07/11/2012 09:27 EDT | Updated 09/10/2012 05:12 EDT

SouthGobi Resources files notice of investment dispute with Mongolia

HONG KONG - SouthGobi Resources Ltd. (TSX:SGQ) has filed a notice of investment dispute on the government in Mongolia, where officials are leery about the possible sale of the Canadian company to a state-owned Chinese concern.

Vancouver-based SoutGobi said Wednesday that it filed the notice after management determined that it had "exhausted all other possible means to resolve an ongoing investment dispute" involving its Mongolian operating subsidiary.
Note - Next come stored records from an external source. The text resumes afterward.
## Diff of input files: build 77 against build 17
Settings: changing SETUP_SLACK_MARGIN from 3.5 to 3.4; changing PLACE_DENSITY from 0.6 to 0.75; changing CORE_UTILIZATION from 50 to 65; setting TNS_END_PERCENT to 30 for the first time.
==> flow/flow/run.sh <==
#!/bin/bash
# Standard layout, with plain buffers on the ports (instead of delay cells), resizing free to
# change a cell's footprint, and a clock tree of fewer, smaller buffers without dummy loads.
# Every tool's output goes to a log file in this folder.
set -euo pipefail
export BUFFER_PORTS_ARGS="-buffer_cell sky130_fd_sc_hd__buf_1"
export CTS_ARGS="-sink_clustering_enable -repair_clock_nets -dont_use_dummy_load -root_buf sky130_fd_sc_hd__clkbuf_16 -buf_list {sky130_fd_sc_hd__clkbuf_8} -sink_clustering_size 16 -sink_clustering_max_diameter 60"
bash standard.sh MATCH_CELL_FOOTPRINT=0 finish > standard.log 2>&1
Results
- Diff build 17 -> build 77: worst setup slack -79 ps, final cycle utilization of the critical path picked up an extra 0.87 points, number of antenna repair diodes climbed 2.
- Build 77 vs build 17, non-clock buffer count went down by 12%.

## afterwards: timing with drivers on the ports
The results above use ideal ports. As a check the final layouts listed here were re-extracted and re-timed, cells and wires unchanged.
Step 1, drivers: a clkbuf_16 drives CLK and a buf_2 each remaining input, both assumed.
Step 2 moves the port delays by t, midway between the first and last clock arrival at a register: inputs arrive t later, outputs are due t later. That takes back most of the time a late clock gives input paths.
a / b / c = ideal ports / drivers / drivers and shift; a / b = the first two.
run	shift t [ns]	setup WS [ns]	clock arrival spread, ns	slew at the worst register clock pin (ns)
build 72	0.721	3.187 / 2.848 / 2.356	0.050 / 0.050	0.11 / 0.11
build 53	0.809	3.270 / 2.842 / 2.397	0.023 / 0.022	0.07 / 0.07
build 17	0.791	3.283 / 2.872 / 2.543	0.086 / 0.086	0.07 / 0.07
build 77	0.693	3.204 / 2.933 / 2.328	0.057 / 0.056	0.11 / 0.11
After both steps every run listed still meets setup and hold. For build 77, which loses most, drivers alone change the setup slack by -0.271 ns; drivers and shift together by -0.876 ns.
From an optimization exercise on the open Yosys and OpenROAD flow, aimed at small area, a short achievable clock period and few clock cycles per item; shortcuts taken in it are not production practice.
At most, simulation tests tie the RTL to the original design; equivalence was not proved.
No activity file was given, so power comes from the tool's default toggle rates.

==> inputs of delta <==
==> flow/design.v (excerpt) <==
module layer_top (
  input  logic  clk,
  input  logic  reset,
  input  logic  s_valid,
  output logic  s_ready,
  input  layer_pkg::data_t data_in,
  output logic  m_valid,
  input  logic  m_ready,
  output layer_pkg::data_t data_out
);
  logic       in_xfer;     
  logic       x_load;      
  logic [15:0] out_j;      
  logic       issue;       
  logic       out_en;      
  logic       out_fifo;    
  localparam int DEPTH = 2;   
  localparam int NF = DEPTH + 1;
  logic [NF-1:0] fifo_wr;  
  logic [NF-1:0] fifo_rd;  
  layer_sequencer #(.DEPTH(DEPTH), .NF(NF)) i_sequencer (
    .clk      (clk),
    .reset    (reset),
    .s_valid  (s_valid),
    .s_ready  (s_ready),
    .m_ready  (m_ready),
    .m_valid  (m_valid),
    .in_xfer  (in_xfer),
    .x_load   (x_load),
    .out_j    (out_j),
    .issue    (issue),
    .out_en   (out_en),
    .out_fifo (out_fifo),
    .fifo_wr  (fifo_wr),
    .fifo_rd  (fifo_rd)
  );
  layer_datapath #(.NF(NF)) i_datapath (
    .clk      (clk),
    .in_xfer  (in_xfer),
    .data_in  (data_in),
    .x_load   (x_load),
    .out_j    (out_j),
    .issue    (issue),
    .out_en   (out_en),
    .out_fifo (out_fifo),
    .fifo_wr  (fifo_wr),
    .fifo_rd  (fifo_rd),
    .data_out (data_out)
  );
endmodule
==> module layer_datapath, before the edit <==
module layer_datapath #(
  parameter int NF = 4                 
) (
  input  logic            clk,
  input  logic            in_xfer,    
  input  layer_pkg::data_t data_in,
  input  logic            x_load,     
  input  logic [15:0]     out_j,      
  input  logic            issue,      
  input  logic            out_en,     
  input  logic            out_fifo,   
  input  logic [NF-1:0]   fifo_wr,    
  input  logic [NF-1:0]   fifo_rd,    
  output layer_pkg::data_t data_out
);
  logic [111:0] x_next;    
  logic [127:0] x_cur;     
  layer_pkg::data_t y;
  layer_pkg::data_t fifo [NF];
  layer_pkg::data_t head;
  always_comb begin
    head = '0;
    for (int i = 0; i < NF; i++) head = head | ({16{fifo_rd[i]}} & fifo[i]);
  end
  always_ff @(posedge clk) begin
    if (in_xfer) x_next <= {data_in, x_next[111:16]};
    if (x_load)  x_cur  <= {data_in, x_next};
    for (int i = 0; i < NF; i++) begin
      if (fifo_wr[i]) fifo[i] <= y;
    end
    if (out_en)  data_out <= out_fifo ? head : y;
  end
  fc_engine i_engine (.clk(clk), .x(x_cur), .j(out_j), .issue(issue), .y(y));
endmodule
==> module layer_sequencer, before the edit <==
module layer_sequencer #(
  parameter int DEPTH = 3,      
  parameter int NF    = 4       
) (
  input  logic       clk,
  input  logic       reset,
  input  logic       s_valid,
  output logic       s_ready,
  input  logic       m_ready,
  output logic       m_valid,
  output logic       in_xfer,    
  output logic       x_load,     
  output logic [15:0] out_j,     
  output logic       issue,      
  output logic       out_en,     
  output logic       out_fifo,   
  output logic [NF-1:0] fifo_wr,   
  output logic [NF-1:0] fifo_rd    
);
  localparam int CREDITS = NF + 1;    
  logic [6:0]         in_cnt;    
  logic               busy;      
  logic [DEPTH-1:0]   pv;        
  logic [CREDITS-1:0] pend;      
  logic [NF-1:0]      wr_ptr;    
  logic [NF-1:0]      fifo_cnt;  
  logic               y_valid;   
  logic               out_xfer;
  logic               push;
  logic               pop;
  logic               last;      
  logic [6:0]         in_cnt_n;
  logic               free_n;    
  logic               busy_n;
  logic [15:0]        out_j_n;
  logic [CREDITS-1:0] pend_n;
  logic               issue_n;
  assign y_valid  = pv[DEPTH-1];
  assign out_xfer = m_valid && m_ready;
  assign out_en   = !m_valid || m_ready;
  assign out_fifo = fifo_cnt[0];
  assign pop      = out_en && out_fifo;
  assign push     = y_valid && !(out_en && !out_fifo);    
  assign fifo_wr  = y_valid ? wr_ptr : '0;
  assign in_xfer  = s_valid && s_ready;
  assign last     = issue && out_j[15];
  assign x_load   = in_xfer && in_cnt[6];
  always_comb begin
    in_cnt_n = in_cnt;
    if (x_load)       in_cnt_n = '0;
    else if (in_xfer) in_cnt_n = {in_cnt[5:0], 1'b1};
    busy_n  = x_load || (busy && !last);
    out_j_n = issue ? {out_j[14:0], out_j[15]} : out_j;    
    pend_n  = pend;
    if (issue && !out_xfer)      pend_n = {pend[CREDITS-2:0], 1'b1};
    else if (!issue && out_xfer) pend_n = {1'b0, pend[CREDITS-1:1]};
    issue_n = busy_n && !pend_n[CREDITS-1];
    free_n  = !busy_n || (issue_n && out_j_n[15]);
  end
  always_ff @(posedge clk) begin
    if (reset) begin
      in_cnt   <= '0;
      s_ready  <= 1'b1;
      busy     <= 1'b0;
      out_j    <= 16'h0001;
      pv       <= '0;
      pend     <= '0;
      issue    <= 1'b0;
      wr_ptr   <= NF'(1);
      fifo_rd  <= NF'(1);
      fifo_cnt <= '0;
      m_valid  <= 1'b0;
    end else begin
      in_cnt  <= in_cnt_n;
      s_ready <= !in_cnt_n[6] || free_n;
      busy    <= busy_n;
      out_j   <= out_j_n;
      pend    <= pend_n;
      issue   <= issue_n;
      pv      <= {pv[DEPTH-2:0], issue};
      if (push) wr_ptr  <= {wr_ptr[NF-2:0], wr_ptr[NF-1]};
      if (pop)  fifo_rd <= {fifo_rd[NF-2:0], fifo_rd[NF-1]};
      if (push && !pop)      fifo_cnt <= {fifo_cnt[NF-2:0], 1'b1};
      else if (!push && pop) fifo_cnt <= {1'b0, fifo_cnt[NF-1:1]};
      if (out_en) m_valid <= out_fifo || y_valid;
    end
  end
endmodule
export LEC_CHECK = 0
export CAP_MARGIN = 20
export CORE_MARGIN = 2
export CORE_UTILIZATION = 40
export CTS_CLUSTER_DIAMETER = 80
export CTS_CLUSTER_SIZE = 25
export PLACE_DENSITY = 0.6
export SETUP_SLACK_MARGIN = 5
export SLEW_MARGIN = 20
create_clock -name core_clock -period 8.0 [get_ports {clk}]
standard.sh (not shown) runs the stock make flow with config.mk's settings and CLKGATE_MAP_FILE= SYNTH_SCRIPT=/design/flow/synth_recipe.tcl, a recipe that flattens the netlist after the stock synthesis.
==> flow/flow/run.sh <==
#!/bin/bash
# The standard layout with two changes:
# - Yosys's synth runs without its quick ABC pass (-noabc), so the adder tree reaches
#   extract_fa as written and maps to full and half adder cells without inverters
#   between them. The rest of synthesis (including the final ABC mapping) is standard.
# - The port buffers are buf_2 cells instead of the delay cells buffer_ports picks.
# Every other step is the standard one. Each tool's output is in flow_make.log and in
# ORFS's own logs under orfs/logs.
set -euo pipefail
cd "$(dirname "$0")/.."
sed '1s/yosys synth -nofsm -noshare /yosys synth -nofsm -noshare -noabc /' synth_recipe.tcl > noabc_synth.tcl
grep -q -- '-noabc' noabc_synth.tcl
sed "s#SYNTH_SCRIPT=[^ ]*#SYNTH_SCRIPT=$PWD/noabc_synth.tcl 'BUFFER_PORTS_ARGS=-buffer_cell sky130_fd_sc_hd__buf_2'#" standard.sh > noabc_standard.sh
grep -q 'noabc_synth.tcl' noabc_standard.sh
bash noabc_standard.sh > flow_make.log 2>&1
test -f out/final.def
==> juniper (differences from delta) <==
--- a/flow/design.v
+++ b/flow/design.v
@@ -2214,7 +2214,7 @@
   input  logic [NF-1:0]   fifo_rd,    
   output layer_pkg::data_t data_out
 );
-  logic [111:0] x_next;    
+  logic [127:0] x_next;    
   logic [127:0] x_cur;     
   layer_pkg::data_t y;
   layer_pkg::data_t fifo [NF];
@@ -2224,8 +2224,8 @@
     for (int i = 0; i < NF; i++) head = head | ({16{fifo_rd[i]}} & fifo[i]);
   end
   always_ff @(posedge clk) begin
-    if (in_xfer) x_next <= {data_in, x_next[111:16]};
-    if (x_load)  x_cur  <= {data_in, x_next};
+    if (in_xfer) x_next <= {data_in, x_next[127:16]};
+    if (x_load)  x_cur  <= x_next;
     for (int i = 0; i < NF; i++) begin
       if (fifo_wr[i]) fifo[i] <= y;
     end
@@ -2254,7 +2254,7 @@
   output logic [NF-1:0] fifo_rd    
 );
   localparam int CREDITS = NF + 1;    
-  logic [6:0]         in_cnt;    
+  logic [7:0]         in_cnt;    
   logic               busy;      
   logic [DEPTH-1:0]   pv;        
   logic [CREDITS-1:0] pend;      
@@ -2265,8 +2265,7 @@
   logic               push;
   logic               pop;
   logic               last;      
-  logic [6:0]         in_cnt_n;
-  logic               free_n;    
+  logic [7:0]         in_cnt_n;
   logic               busy_n;
   logic [15:0]        out_j_n;
   logic [CREDITS-1:0] pend_n;
@@ -2280,18 +2279,16 @@
   assign fifo_wr  = y_valid ? wr_ptr : '0;
   assign in_xfer  = s_valid && s_ready;
   assign last     = issue && out_j[15];
-  assign x_load   = in_xfer && in_cnt[6];
   always_comb begin
     in_cnt_n = in_cnt;
-    if (x_load)       in_cnt_n = '0;
-    else if (in_xfer) in_cnt_n = {in_cnt[5:0], 1'b1};
+    if (x_load)       in_cnt_n = {7'b0000000, in_xfer};
+    else if (in_xfer) in_cnt_n = {in_cnt[6:0], 1'b1};
     busy_n  = x_load || (busy && !last);
-    out_j_n = issue ? {out_j[14:0], out_j[15]} : out_j;    
+    out_j_n = x_load ? 16'h0001 : (issue ? {out_j[14:0], out_j[15]} : out_j);
     pend_n  = pend;
     if (issue && !out_xfer)      pend_n = {pend[CREDITS-2:0], 1'b1};
     else if (!issue && out_xfer) pend_n = {1'b0, pend[CREDITS-1:1]};
     issue_n = busy_n && !pend_n[CREDITS-1];
-    free_n  = !busy_n || (issue_n && out_j_n[15]);
   end
   always_ff @(posedge clk) begin
     if (reset) begin
@@ -2302,17 +2299,19 @@
       pv       <= '0;
       pend     <= '0;
       issue    <= 1'b0;
+      x_load   <= 1'b0;
       wr_ptr   <= NF'(1);
       fifo_rd  <= NF'(1);
       fifo_cnt <= '0;
       m_valid  <= 1'b0;
     end else begin
       in_cnt  <= in_cnt_n;
-      s_ready <= !in_cnt_n[6] || free_n;
+      s_ready <= !in_cnt_n[7];
       busy    <= busy_n;
       out_j   <= out_j_n;
       pend    <= pend_n;
       issue   <= issue_n;
+      x_load  <= in_cnt_n[7] && (!busy_n || (issue_n && out_j_n[15]));
       pv      <= {pv[DEPTH-2:0], issue};
       if (push) wr_ptr  <= {wr_ptr[NF-2:0], wr_ptr[NF-1]};
       if (pop)  fifo_rd <= {fifo_rd[NF-2:0], fifo_rd[NF-1]};
--- a/flow/config.mk
+++ b/flow/config.mk
@@ -8,8 +8,6 @@
 export CAP_MARGIN = 20
 export CORE_MARGIN = 2
 export CORE_UTILIZATION = 40
-export CTS_CLUSTER_DIAMETER = 80
-export CTS_CLUSTER_SIZE = 25
 export PLACE_DENSITY = 0.6
 export SETUP_SLACK_MARGIN = 5
 export SLEW_MARGIN = 20
==> comparison table <==
item	juniper	delta
Outcome	finished clean	finished clean
Endpoint of the worst register-to-register path	i_datapath.i_engine.r1_q[97]	i_datapath.i_engine.r1_q[127]
Post-synthesis sequential element count	669	651
Area occupied by registers	0.01661 mm²	0.01610 mm²
GR Util met1	30.73%	34.94%
Wire length of the first global-routing pass	156.5 mm	157.9 mm
Number of nets in the final layout	2905	2843
Combinational-cell power consumption	0.736 mW	0.685 mW
Buffers inserted during post-CTS setup optimization	6	4
Average wire per standard cell	29.11 µm	31.22 µm
Fraction of the mapped netlist area in compound gates	11.01%	10.82%
Total met3 wirelength after detailed routing	8.726 mm	10.29 mm
Max transition margin	29.98%	23.84%
Area growth, synth to finish	11.03%	7.584%
Testbench counts of delta, summed over its fixed seeds: cycles 3,160, vectors 192.
Function not checked in juniper: the RTL went through the layout flow alone.

-- separate check: timing with driven ports --
Ports are ideal in the flow. The routed layouts listed here were re-timed in OpenROAD.
Step 1, drivers: a clkbuf_16 drives clk and a buf_2 each remaining input, both assumed.
Step 2 also shifts input and output timing later by t, the mid clock arrival at the registers, as if the neighbouring blocks saw the same clock.
Slacks: ideal ports / drivers / drivers and shift; pairs: ideal ports / drivers.
| run | t, ns | slack for setup (ns) | latest minus earliest clock arrival (ns) | worst data-port slew with drivers (ns) |
|---|---|---|---|---|
| delta | 0.664 | 5.009 / 4.939 / 4.500 | 0.051 / 0.050 | 0.05 |
| juniper | 0.694 | 5.024 / 5.024 / 4.541 | 0.029 / 0.029 | 0.05 |
After both steps every run listed still meets setup and hold. For delta, which loses most, drivers alone change the setup slack by -0.070 ns; drivers and shift together by -0.509 ns.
The notice "consists of but is not limited to" alleged failure by the Mineral Resources Authority of Mongolia to execute the pre-mining agreements associated with certain exploration licences of SouthGobi Sands LLC.

Filed pursuant to the Bilateral Investment Treaty between Singapore and Mongolia, the notice triggers a dispute resolution process.

Under the process, the Mongolian government has a six-month cure period to satisfactorily resolve the dispute through negotiations.

"If the negotiations are not successful, the company will be entitled to commence conciliation/arbitration proceedings under the auspices of the International Centre for Settlement of Investment Disputes...," SouthGobi said in a release.

Last month SouthGobi announced curtailment of production at its Ovoot Tolgoi mine in Mongolia amid controversy over a bid by state-owned Aluminum Corp. of China (Chalco) to acquire a majority stake in SouthGobi from Ivanhoe Mines Ltd. (TSX:IVN).

The company said earlier that Mongolian authorities had asked it to suspend production while they reviewed the Chalco bid.

Mongolia has profited from selling coal, copper and other minerals to China's booming economy but some in the sparsely populated north Asian country are uneasy about possible economic domination by their giant neighbour.

Chalco's plan to buy a 57.6 per cent stake in SouthGobi from Ivanhoe triggered anxiety in Mongolia about Chinese ownership of a major resource producer.

Earlier this year, Mongolia's parliament passed a foreign investment law that appeared aimed at stopping Chalco. It requires government approval for investments in mining or other strategic industries if the investors are foreign state-owned companies or if foreign investment would exceed 49 per cent of the venture.

Both Ivanhoe and SouthGobi have most of their operations outside Canada but are listed on the Toronto Stock Exchange and have corporate head offices in Vancouver.

Ivanhoe is developing the Oyu Tolgoi mine in southern Mongolia. The mine is expected to produce 1.2 billion pounds of copper and 650,000 ounces of gold a year in the first decade of operation.

Rio Tinto owns a 51 per cent stake in Ivanhoe, which in turn owns two-thirds of the Oyu Tolgoi project. The Mongolian government owns the remaining third.